Tenho pensado muito, muito em Nelson Rodrigues, o primeiro e talvez mais importante de meus mestres. A ausência de uma aposentadoria, as doenças, as censuras, as tragédias… tudo isso moldando uma concepção de mundo. O olhar triste e atento à natureza corrompida do homem. A sucessão inacreditável de desditas, o envelhecer acompanhado de seguidos rompimentos, a coragem para trilhar rumo à morte. E ainda assim, o bom humor, a ironia imortal e a capacidade de enxergar luz onde parece não haver.

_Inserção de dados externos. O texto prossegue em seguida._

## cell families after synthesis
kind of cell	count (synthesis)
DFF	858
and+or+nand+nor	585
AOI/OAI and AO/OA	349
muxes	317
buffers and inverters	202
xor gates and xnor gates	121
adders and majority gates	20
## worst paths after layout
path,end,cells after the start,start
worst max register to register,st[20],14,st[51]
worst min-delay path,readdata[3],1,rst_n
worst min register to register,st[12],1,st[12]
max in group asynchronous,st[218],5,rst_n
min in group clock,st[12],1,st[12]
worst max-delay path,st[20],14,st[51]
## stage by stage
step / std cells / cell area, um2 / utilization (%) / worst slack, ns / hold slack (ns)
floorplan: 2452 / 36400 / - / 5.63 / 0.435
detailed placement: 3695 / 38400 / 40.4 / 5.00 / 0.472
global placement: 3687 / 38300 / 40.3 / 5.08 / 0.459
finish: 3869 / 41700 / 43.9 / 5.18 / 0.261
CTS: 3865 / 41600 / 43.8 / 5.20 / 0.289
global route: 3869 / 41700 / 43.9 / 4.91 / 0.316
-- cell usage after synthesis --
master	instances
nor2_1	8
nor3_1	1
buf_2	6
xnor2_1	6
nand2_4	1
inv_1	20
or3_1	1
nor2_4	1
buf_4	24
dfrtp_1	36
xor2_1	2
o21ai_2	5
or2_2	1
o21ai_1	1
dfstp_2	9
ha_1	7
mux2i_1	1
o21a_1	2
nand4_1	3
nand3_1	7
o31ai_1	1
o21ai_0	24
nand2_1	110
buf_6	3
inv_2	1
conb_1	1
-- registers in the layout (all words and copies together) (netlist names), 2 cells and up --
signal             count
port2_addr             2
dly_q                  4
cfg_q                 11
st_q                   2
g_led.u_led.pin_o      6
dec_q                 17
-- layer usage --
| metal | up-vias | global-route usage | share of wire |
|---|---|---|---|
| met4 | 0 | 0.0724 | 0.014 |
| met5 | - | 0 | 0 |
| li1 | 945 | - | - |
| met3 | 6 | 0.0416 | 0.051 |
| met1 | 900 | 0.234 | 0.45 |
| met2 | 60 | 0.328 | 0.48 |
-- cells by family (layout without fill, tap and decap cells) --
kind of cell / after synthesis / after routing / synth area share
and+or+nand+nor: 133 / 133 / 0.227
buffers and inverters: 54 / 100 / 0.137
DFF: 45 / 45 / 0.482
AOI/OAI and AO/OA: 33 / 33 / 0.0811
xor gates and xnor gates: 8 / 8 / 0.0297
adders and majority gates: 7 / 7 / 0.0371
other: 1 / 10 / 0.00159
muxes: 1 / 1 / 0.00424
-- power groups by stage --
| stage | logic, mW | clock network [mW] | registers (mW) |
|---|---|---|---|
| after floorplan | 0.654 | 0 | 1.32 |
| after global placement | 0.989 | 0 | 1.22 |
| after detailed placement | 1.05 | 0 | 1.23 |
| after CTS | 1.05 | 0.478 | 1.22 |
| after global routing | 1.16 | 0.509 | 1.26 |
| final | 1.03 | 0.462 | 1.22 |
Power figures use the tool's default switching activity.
File: src/addr_decode_pkg.sv
// Summary of operation
// - Power failure declared only after low-line held continuously for 50 ms.
// - Failure qualification completes within 67 ms of low-line first asserting.
// - Power restored declared only after line-good held continuously for 50 ms.
// - Restoration qualification completes within 67 ms of line-good first asserting.
// - Jumper input high selects configuration one, low selects configuration two.
// - Config one: SRAM 0000-0FFF and 6010-6FFF, module memory 1000-3FFF and 8000-FFFF, 4000-4FFF unassigned.
// - Status 5FFF reads adapter interrupts, reserved, config, downtime timeout, line tick.
// - Status configuration bit reads 0 for config one, 1 for config two.
// - Config two decodes as config one except the internal-memory replacement ranges.
// - Config two routes 0000-3FFF and 7010-7FFF to internal SRAM; 6010-6FFF is SRAM in both configurations.
// - Config two routes 8000-FFFF to on-board boot ROM.
// - Module clock counters read at 700B-700E; valid/reset at 700A and 700F.
// - Read 5000 minutes, 500F seconds; write 5000 clears both counters.
// - Any write to status location clears the pending line tick flag; a line tick in the same cycle wins and leaves it set.
// - Each serial adapter: even address control/status, odd address transmit/receive.
package addr_decode_pkg;

  localparam int unsigned CLK_HZ = 200_000_000;
  localparam int unsigned QUAL_MS = 50;
  localparam int unsigned QUAL_LIMIT_MS = 67;
  localparam int unsigned QUAL_CYCLES = (CLK_HZ / 1000) * QUAL_MS;

  localparam logic [15:0] SRAM_C1_HI = 16'h0fff;
  localparam logic [15:0] LOW_MEM_HI = 16'h3fff;
  localparam logic [15:0] RSV_LO = 16'h4000;
  localparam logic [15:0] RSV_HI = 16'h4fff;
  localparam logic [15:0] DT_MIN_ADDR = 16'h5000;
  localparam logic [15:0] IO_LO = 16'h5001;
  localparam logic [15:0] IO_RD_HI = 16'h5008;
  localparam logic [15:0] IO_WR_HI = 16'h500a;
  localparam logic [15:0] RESTART_ADDR = 16'h5004;
  localparam logic [15:0] DT_SEC_ADDR = 16'h500f;
  localparam logic [15:0] STATUS_ADDR = 16'h5fff;
  localparam logic [15:0] SER_LO = 16'h6000;
  localparam logic [15:0] SER_HI = 16'h6007;
  localparam logic [15:0] SRAM_HI_LO = 16'h6010;
  localparam logic [15:0] SRAM_HI_HI = 16'h6fff;
  localparam logic [15:0] WPROT_ADDR = 16'h7000;
  localparam logic [15:0] ID_LOC_ADDR = 16'h7001;
  localparam logic [15:0] CLK_VALID_A = 16'h700a;
  localparam logic [15:0] CLK_CNT_LO = 16'h700b;
  localparam logic [15:0] CLK_CNT_HI = 16'h700e;
  localparam logic [15:0] CLK_VALID_B = 16'h700f;
  localparam logic [15:0] MOD_MID_LO = 16'h7010;
  localparam logic [15:0] MOD_MID_HI = 16'h7fff;
  localparam logic [15:0] TOP_LO = 16'h8000;

  localparam int unsigned STAT_CFG_BIT = 5;
  localparam int unsigned STAT_DT_BIT = 6;
  localparam int unsigned STAT_TICK_BIT = 7;

  // Chip selects, one pulse-free level per target, registered
  typedef struct packed {
    logic sram;
    logic module_mem;
    logic boot_rom;
    logic downtime_min;
    logic downtime_clear;
    logic downtime_sec;
    logic io_port;
    logic restart;
    logic status;
    logic [3:0] serial_adapter;
    logic serial_data;
    logic write_protect;
    logic module_id;
    logic clock_counter;
    logic clock_valid;
    logic unmapped;
  } sel_t;

  typedef enum logic [2:0] {
    PWR_GOOD = 3'b001,
    PWR_FAIL_WAIT = 3'b010,
    PWR_FAILED = 3'b100
  } pwr_state_t;

endpackage

File: src/addr_decode.sv
`timescale 1ns/1ps
`default_nettype none
module addr_decode #(
  parameter int unsigned QUAL_CYCLES = addr_decode_pkg::QUAL_CYCLES
) (
  input wire logic clk,
  input wire logic rstn,
  input wire logic [15:0] addr,
  input wire logic addr_valid,
  input wire logic rd_wr,
  input wire logic [7:0] wdata,
  input wire logic config_jumper,
  input wire logic [3:0] serial_irq,
  input wire logic downtime_timeout,
  input wire logic line_tick,
  input wire logic [7:0] downtime_minutes_in,
  input wire logic [7:0] downtime_seconds_in,
  input wire logic [7:0] ext_rdata,
  input wire logic line_low,
  input wire logic line_good,
  output addr_decode_pkg::sel_t sel,
  output logic rd_strobe,
  output logic wr_strobe,
  output logic [7:0] rdata,
  output logic downtime_clear,
  output logic [7:0] wdata_out,
  output logic power_failed
);
  logic cfg_two;
  logic tick_q;
  logic wr_status;
  logic rd_access;
  logic wr_access;
  logic [7:0] unit_status;
  logic pf;
  addr_decode_pkg::sel_t sel_d;

  function automatic logic in_rng(input logic [15:0] a, input logic [15:0] lo, input logic [15:0] hi);
    in_rng = (a >= lo) && (a <= hi);
  endfunction

  // ----------------------------------------------------------
  // Parameter check
  // ----------------------------------------------------------
  // Counts below two leave no room between the first sample and the hit compare
  if (QUAL_CYCLES < 2)
  begin : g_qual_check
    $error("QUAL_CYCLES must be at least 2");
  end

  // Ground on the jumper picks configuration two
  assign cfg_two = ~config_jumper;
  assign rd_access = addr_valid && rd_wr;
  assign wr_access = addr_valid && !rd_wr;
  assign wr_status = sel_d.status && wr_access;

  // ----------------------------------------------------------
  // Address decode
  // ----------------------------------------------------------
  // First match wins, so the config-two 0000-3FFF overlay is tested before the config-one map
  always_comb
  begin
    sel_d = '0;
    if (addr_valid)
    begin
      if (cfg_two && addr <= addr_decode_pkg::LOW_MEM_HI)
        sel_d.sram = 1'b1;
      else if (addr <= addr_decode_pkg::SRAM_C1_HI)
        sel_d.sram = 1'b1;
      else if (addr <= addr_decode_pkg::LOW_MEM_HI)
        sel_d.module_mem = 1'b1;
      else if (addr >= addr_decode_pkg::TOP_LO)
      begin
        sel_d.boot_rom = cfg_two;
        sel_d.module_mem = ~cfg_two;
      end
      else if (in_rng(addr, addr_decode_pkg::SRAM_HI_LO, addr_decode_pkg::SRAM_HI_HI))
        sel_d.sram = 1'b1;
      else if (cfg_two && in_rng(addr, addr_decode_pkg::MOD_MID_LO, addr_decode_pkg::MOD_MID_HI))
        sel_d.sram = 1'b1;
      else if (addr == addr_decode_pkg::DT_MIN_ADDR)
      begin
        sel_d.downtime_min = rd_wr;
        sel_d.downtime_clear = ~rd_wr;
      end
      else if (rd_wr && addr == addr_decode_pkg::DT_SEC_ADDR)
        sel_d.downtime_sec = 1'b1;
      else if (rd_wr && addr == addr_decode_pkg::RESTART_ADDR)
      begin
        sel_d.restart = 1'b1;
        sel_d.io_port = 1'b1;
      end
      else if (in_rng(addr, addr_decode_pkg::IO_LO,
                      rd_wr ? addr_decode_pkg::IO_RD_HI : addr_decode_pkg::IO_WR_HI))
        sel_d.io_port = 1'b1;
      else if (addr == addr_decode_pkg::STATUS_ADDR)
        sel_d.status = 1'b1;
      else if (in_rng(addr, addr_decode_pkg::SER_LO, addr_decode_pkg::SER_HI))
      begin
        sel_d.serial_adapter[addr[2:1]] = 1'b1;
        sel_d.serial_data = addr[0];
      end
      else if (addr == addr_decode_pkg::WPROT_ADDR)
      begin
        sel_d.write_protect = ~rd_wr;
        sel_d.module_id = rd_wr;
      end
      else if (rd_wr && addr == addr_decode_pkg::ID_LOC_ADDR)
        sel_d.module_id = 1'b1;
      else if (rd_wr && in_rng(addr, addr_decode_pkg::CLK_CNT_LO, addr_decode_pkg::CLK_CNT_HI))
        sel_d.clock_counter = 1'b1;
      else if (addr == addr_decode_pkg::CLK_VALID_A ||
               (rd_wr && addr == addr_decode_pkg::CLK_VALID_B))
        sel_d.clock_valid = 1'b1;
      else
        sel_d.unmapped = 1'b1; // Reserved space, e.g. 4000-4FFF
    end
  end

  // ----------------------------------------------------------
  // Line tick flag: set wins over the status-write clear
  // A tick lost to a clearing write would stall the software's time base
  // ----------------------------------------------------------
  always_ff @(posedge clk or negedge rstn)
  begin
    if (!rstn)
      tick_q <= 1'b0;
    else if (line_tick)
      tick_q <= 1'b1;
    else if (wr_status)
      tick_q <= 1'b0;
  end

  // ----------------------------------------------------------
  // Status byte; the reserved bit reads as zero
  // ----------------------------------------------------------
  always_comb
  begin
    unit_status = {4'h0, serial_irq};
    unit_status[addr_decode_pkg::STAT_CFG_BIT] = cfg_two;
    unit_status[addr_decode_pkg::STAT_DT_BIT] = downtime_timeout;
    unit_status[addr_decode_pkg::STAT_TICK_BIT] = tick_q;
  end

  // ----------------------------------------------------------
  // Target selects and strobes, one cycle behind the address
  // Selects are registered so every target sees a glitch-free level
  // ----------------------------------------------------------
  always_ff @(posedge clk or negedge rstn)
  begin
    if (!rstn)
    begin
      sel <= '0;
      rd_strobe <= 1'b0;
      wr_strobe <= 1'b0;
    end
    else
    begin
      sel <= sel_d;
      rd_strobe <= rd_access;
      wr_strobe <= wr_access;
    end
  end

  // ----------------------------------------------------------
  // Write path: data and the downtime clear travel with the strobe
  // Write data is passed every cycle; targets qualify it with the strobe
  // ----------------------------------------------------------
  always_ff @(posedge clk or negedge rstn)
  begin
    if (!rstn)
    begin
      downtime_clear <= 1'b0;
      wdata_out <= 8'h00;
    end
    else
    begin
      downtime_clear <= sel_d.downtime_clear;
      wdata_out <= wdata;
    end
  end

  // ----------------------------------------------------------
  // Read data mux; unmapped reads return zero so no stale byte is seen
  // Targets decoded outside this block hand their byte over untouched
  // ----------------------------------------------------------
  always_ff @(posedge clk or negedge rstn)
  begin
    if (!rstn)
      rdata <= 8'h00;
    else if (sel_d.status && rd_wr)
      rdata <= unit_status;
    else if (sel_d.downtime_min)
      rdata <= downtime_minutes_in;
    else if (sel_d.downtime_sec)
      rdata <= downtime_seconds_in;
    else if (sel_d.unmapped)
      rdata <= 8'h00;
    else
      rdata <= ext_rdata;
  end

  // ----------------------------------------------------------
  // Power qualification
  // Both directions share one timer, since failure and restoration never overlap
  // ----------------------------------------------------------
  power_qualify #(
    .QUAL_CYCLES(QUAL_CYCLES)
  ) u_pq (
    .clk(clk),
    .rstn(rstn),
    .line_low(line_low),
    .line_good(line_good),
    .power_failed(pf)
  );

  // Extra flop keeps the output straight from a register; it costs one cycle of the deadline margin
  always_ff @(posedge clk or negedge rstn)
  begin
    if (!rstn)
      power_failed <= 1'b0;
    else
      power_failed <= pf;
  end
endmodule
`default_nettype wire

File: src/power_qualify.sv
`timescale 1ns/1ps
`default_nettype none
module power_qualify #(
  parameter int unsigned QUAL_CYCLES = addr_decode_pkg::QUAL_CYCLES
) (
  input wire logic clk,
  input wire logic rstn,
  input wire logic line_low,
  input wire logic line_good,
  output logic power_failed
);
  localparam int unsigned CW = $clog2(QUAL_CYCLES + 1);

  if (QUAL_CYCLES < 2)
  begin : g_qual_check
    $error("QUAL_CYCLES too small");
  end

  addr_decode_pkg::pwr_state_t state_q;
  logic [CW-1:0] cnt_q;
  logic hit;
  assign hit = (cnt_q == CW'(QUAL_CYCLES - 1));

  // ----------------------------------------------------------
  // Qualification timer: any dropout of the watched level restarts it
  // ----------------------------------------------------------
  always_ff @(posedge clk or negedge rstn)
  begin
    if (!rstn)
    begin
      state_q <= addr_decode_pkg::PWR_GOOD;
      cnt_q <= '0;
      power_failed <= 1'b0;
    end
    else
    begin
      unique case (state_q)
        addr_decode_pkg::PWR_GOOD:
        begin
          cnt_q <= '0;
          if (line_low)
            state_q <= addr_decode_pkg::PWR_FAIL_WAIT;
        end
        addr_decode_pkg::PWR_FAIL_WAIT:
        begin
          if (!line_low)
          begin
            state_q <= addr_decode_pkg::PWR_GOOD;
            cnt_q <= '0;
          end
          else if (hit)
          begin
            state_q <= addr_decode_pkg::PWR_FAILED;
            power_failed <= 1'b1;
            cnt_q <= '0;
          end
          else
            cnt_q <= cnt_q + 1'b1;
        end
        addr_decode_pkg::PWR_FAILED:
        begin
          if (!line_good)
            cnt_q <= '0;
          else if (hit)
          begin
            state_q <= addr_decode_pkg::PWR_GOOD;
            power_failed <= 1'b0;
            cnt_q <= '0;
          end
          else
            cnt_q <= cnt_q + 1'b1;
        end
      endcase
    end
  end
endmodule
`default_nettype wire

O implante capilar tingido e lindo…

O implante capilar tingido e lindo,
A pele a aparentar ser espontânea,
Mirar o espelho: alegria instantânea!
O lábio cheio, a visão distinguindo…

Oh, como é bom poder viver sorrindo!
Adeus, odiosa banha subcutânea!
Adeus, velhice sempre extemporânea!
Por fim a má tristeza é império findo!

Saúdo a ti, ó grande tecnicismo!
Saúdo a ti, ó cirurgia clínica!
Tornais belíssima a matéria cínica,

Ornais mui bem o pérfido organismo,
Embelezais o gênio indecoroso,
O que fazeis, em suma, é primoroso!

(Esse poema está disponível em Versos)

Meses de inércia

Três meses sem compor um único e solitário verso. A mente fervendo como nunca. Como desculpa os outros trabalhos e o estúpido imperativo da necessidade. Em mais de uma oportunidade, a sensação de explosão próxima, o apelo da mente por gravar em arte o juízo potente e terrível, o grito em forma de verso. E, lamentavelmente, o silêncio, a inação racional a deixar que o impulso abrande. Com efeito, ele abranda — e o destino tem nova chance. Debalde, contudo, pois certamente voltará…

Dia e noite…

Em pensamentos, o movimento último e extremo não executado em vida. E as consequências, todas elas afligindo e pulsando tão logo a cabeça pouse e os olhos fechem. A necessidade de aniquilar, jamais se esquecendo de uma única palavra, levando a cabo todos os impulsos violentos controlados pelo racional manifestando-se, todas as noites, enquanto reina o silêncio no exterior. Em vida, em arte, o esforço por abrandá-los, o esforço por lhes mascarar o caráter monstruoso, o esforço pelo predomínio da consciência. E assim a mente submerge em dupla vida.